Part 2: The economically homeless

Guadalupe Linares is an example of someone who teeters on the edge. She and her two children moved out of a $600-a-month illegally converted garage after a rat bit her son. But the one-bedroom she found cost twice as much, forcing her to take on long hours in multiple jobs, including cleaning houses and working in restaurants. Her 17-year-old daughter, Mariana, who had been thinking about a career in medicine, began missing school to help her mom clean houses from 7 a.m. to 11 p.m. — which required her to transfer to an independent study program through the school district. She quickly learned that the program is full of kids putting their ambitions on hold while they work to help keep their families housed.

 

Part 3: NIMBYISM

Until the mayor and the members of the City Council treat the building of these 10,000 units of housing with the kind of extraordinary urgency this crisis requires — the kind that the federal and state governments bestowed upon, for example, the rebuilding of the broken Santa Monica Freeway after the Northridge earthquake — they simply will not be built. And they must be built. Supportive housing in particular — which offers not just a place to live but also access to job counseling and mental health and substance abuse treatment, among other things — is the best long-term solution for the chronically homeless, whose cases are the most difficult to solve. A substantial number of these housing units must be located in every single council district. They cannot just be concentrated in poor areas or in neighborhoods with less political clout. Already, a new report shows that even more housing will be needed than was estimated at the time HHH was passed.

 

Part 4: The mentally ill

[P]eople who should be in permanent supportive housing and clinical care are on the street in large part because a society that did so well at the easy and money-saving part of deinstitutionalization — releasing the patients, laying off the staffs, closing the hospital doors — failed to follow through with the difficult and expensive part. Few of the promised clinics were built. The funding was constantly delayed. It was finally supposed to come with the Mental Health Systems Act of 1980, signed into law by President Carter. But the following year, Congress and the new president, Ronald Reagan, repealed the act.

 

Part 5: Compromise

The increasing visibility of homelessness and destitution contributes to the uneasy feeling that the problem is closing in on everyone. It’s also a daily reminder that the values and systems to which we cling — liberty, democracy, free enterprise, the social contract that’s supposed to hold a community together, the safety net that is supposed to protect the most vulnerable — haven’t steered us out of this mess. Nor have our leaders.
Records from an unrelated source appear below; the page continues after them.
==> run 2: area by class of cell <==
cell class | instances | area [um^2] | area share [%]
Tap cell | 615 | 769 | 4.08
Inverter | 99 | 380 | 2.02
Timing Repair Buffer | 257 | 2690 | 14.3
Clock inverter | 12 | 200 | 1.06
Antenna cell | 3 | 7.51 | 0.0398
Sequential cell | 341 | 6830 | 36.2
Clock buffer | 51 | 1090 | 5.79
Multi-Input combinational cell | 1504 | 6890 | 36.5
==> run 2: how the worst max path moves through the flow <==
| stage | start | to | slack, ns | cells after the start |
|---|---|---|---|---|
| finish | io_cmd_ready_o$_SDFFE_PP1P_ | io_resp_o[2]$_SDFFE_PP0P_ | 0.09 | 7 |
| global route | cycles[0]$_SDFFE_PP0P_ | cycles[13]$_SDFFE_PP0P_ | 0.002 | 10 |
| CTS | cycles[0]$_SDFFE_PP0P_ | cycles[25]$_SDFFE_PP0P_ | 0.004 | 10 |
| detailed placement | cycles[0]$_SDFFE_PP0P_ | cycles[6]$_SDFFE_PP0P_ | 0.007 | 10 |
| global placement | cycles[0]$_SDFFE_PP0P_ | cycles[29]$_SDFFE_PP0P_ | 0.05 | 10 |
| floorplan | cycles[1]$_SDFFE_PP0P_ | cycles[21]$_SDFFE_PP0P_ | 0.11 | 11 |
===== config.mk =====
export PLATFORM = sky130hd
export DESIGN_NAME = addsub_pipe
export DESIGN_NICKNAME = d
export VERILOG_FILES = /design/src/rtl/addsub_pipe.sv
export SDC_FILE = /design/constraint.sdc
export NUM_CORES = 1
export LEC_CHECK = 0
export ABC_CLOCK_PERIOD_IN_PS = 15300
export CAP_MARGIN = 20
export CORE_MARGIN = 4
export CORE_UTILIZATION = 60
export CTS_BUF_LIST = sky130_fd_sc_hd__clkbuf_8
export DETAILED_ROUTE_END_ITERATION = 8
export GPL_TIMING_DRIVEN = 0
export PLACE_DENSITY_LB_ADDON = 0.15
export SLEW_MARGIN = 20
export SYNTH_ARGS = -nofsm -noshare
export SYNTH_HDL_FRONTEND = slang
export SYNTH_SLANG_ARGS = --single-unit

===== constraint.sdc =====
create_clock -name clock -period 15.3 [get_ports clock]
set_input_delay 1.53 -clock clock [delete_from_list [all_inputs] [get_ports clock]]
set_output_delay 1.53 -clock clock [all_outputs]
set_load 0.005 [all_outputs]
File: src/rtl/dsi_lanes_distributor_pkg.sv
// Shared DSI distributor definitions: lane limits, byte-count widths, FSM encoding.
// No logic; imported by the distributor top and its byte buffer.
// No backpressure (package only).
package dsi_lanes_distributor_pkg;

    localparam int DSI_LANES_MAX = 4;
    localparam int DSI_BYTES_W   = 3;
    localparam int DSI_CNT_W     = 4;
    localparam int DSI_BUF_BYTES = 8;

    localparam logic [DSI_CNT_W-1:0] DSI_WORD_BYTES = DSI_CNT_W'(4);

    typedef enum logic [1:0] {
        ST_IDLE   = 2'd0,
        ST_ACTIVE = 2'd1,
        ST_DRAIN  = 2'd2
    } dsi_state_e;

    // Bytes to drain in DRAIN: whatever is left, capped at the lane count.
    function automatic logic [DSI_BYTES_W-1:0] dsi_min_bytes(
        input logic [DSI_CNT_W-1:0]   cnt,
        input logic [DSI_BYTES_W-1:0] n
    );
        if (cnt < {1'b0, n}) begin
            return cnt[DSI_BYTES_W-1:0];
        end
        return n;
    endfunction

endpackage
[src/rtl/fetch_pkg.sv]
// fetch_pkg
// Shared definitions for the instruction fetch stage: the fetch state
// encoding, the bit positions of the instruction fields that are handed to
// decode, and the width of one instruction in bytes.
package fetch_pkg;

  // IDLE  : one quiet cycle after reset before the first request
  // FETCH : request outstanding at pc
  // FULL  : instr and skid both hold words, request paused
  // DRAIN : redirect seen while a request was in flight; wait it out
  typedef enum logic [1:0] {
    IDLE  = 2'd0,
    FETCH = 2'd1,
    FULL  = 2'd2,
    DRAIN = 2'd3
  } fetch_state_t;

  localparam int IMM_MSB   = 15;
  localparam int IMM_LSB   = 0;
  localparam int RS_MSB    = 25;
  localparam int RS_LSB    = 21;
  localparam int RT_MSB    = 20;
  localparam int RT_LSB    = 16;
  localparam int RD_MSB    = 15;
  localparam int RD_LSB    = 11;
  localparam int JIDX_MSB  = 25;
  localparam int JIDX_LSB  = 0;

  localparam logic [31:0] INSTR_BYTES = 32'd4;

endpackage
It’s not surprising that some Angelenos are angry or even afraid. But we need to channel those concerns into constructive action.

 

Part 6: Accountability

Every city and county elected official must be held to answer, individually and collectively, on a regular basis, for clearly communicating how well their programs are working, how many people they have housed — and how many they are leaving on the street.

It should go without saying that homelessness is an issue of a different magnitude than, say, fixing potholed streets or ironing out the problems in a new recycling program. This is a humanitarian tragedy of extraordinary proportions that the citizens and elected officials of this city and this county are morally obligated to solve by working together, committing resources and, in some cases, making sacrifices.

To that end, though, the people in charge need to show that they know what to do, that they are making tough decisions, that they are getting the most for our money and that the problem is receding. That’s what leadership requires.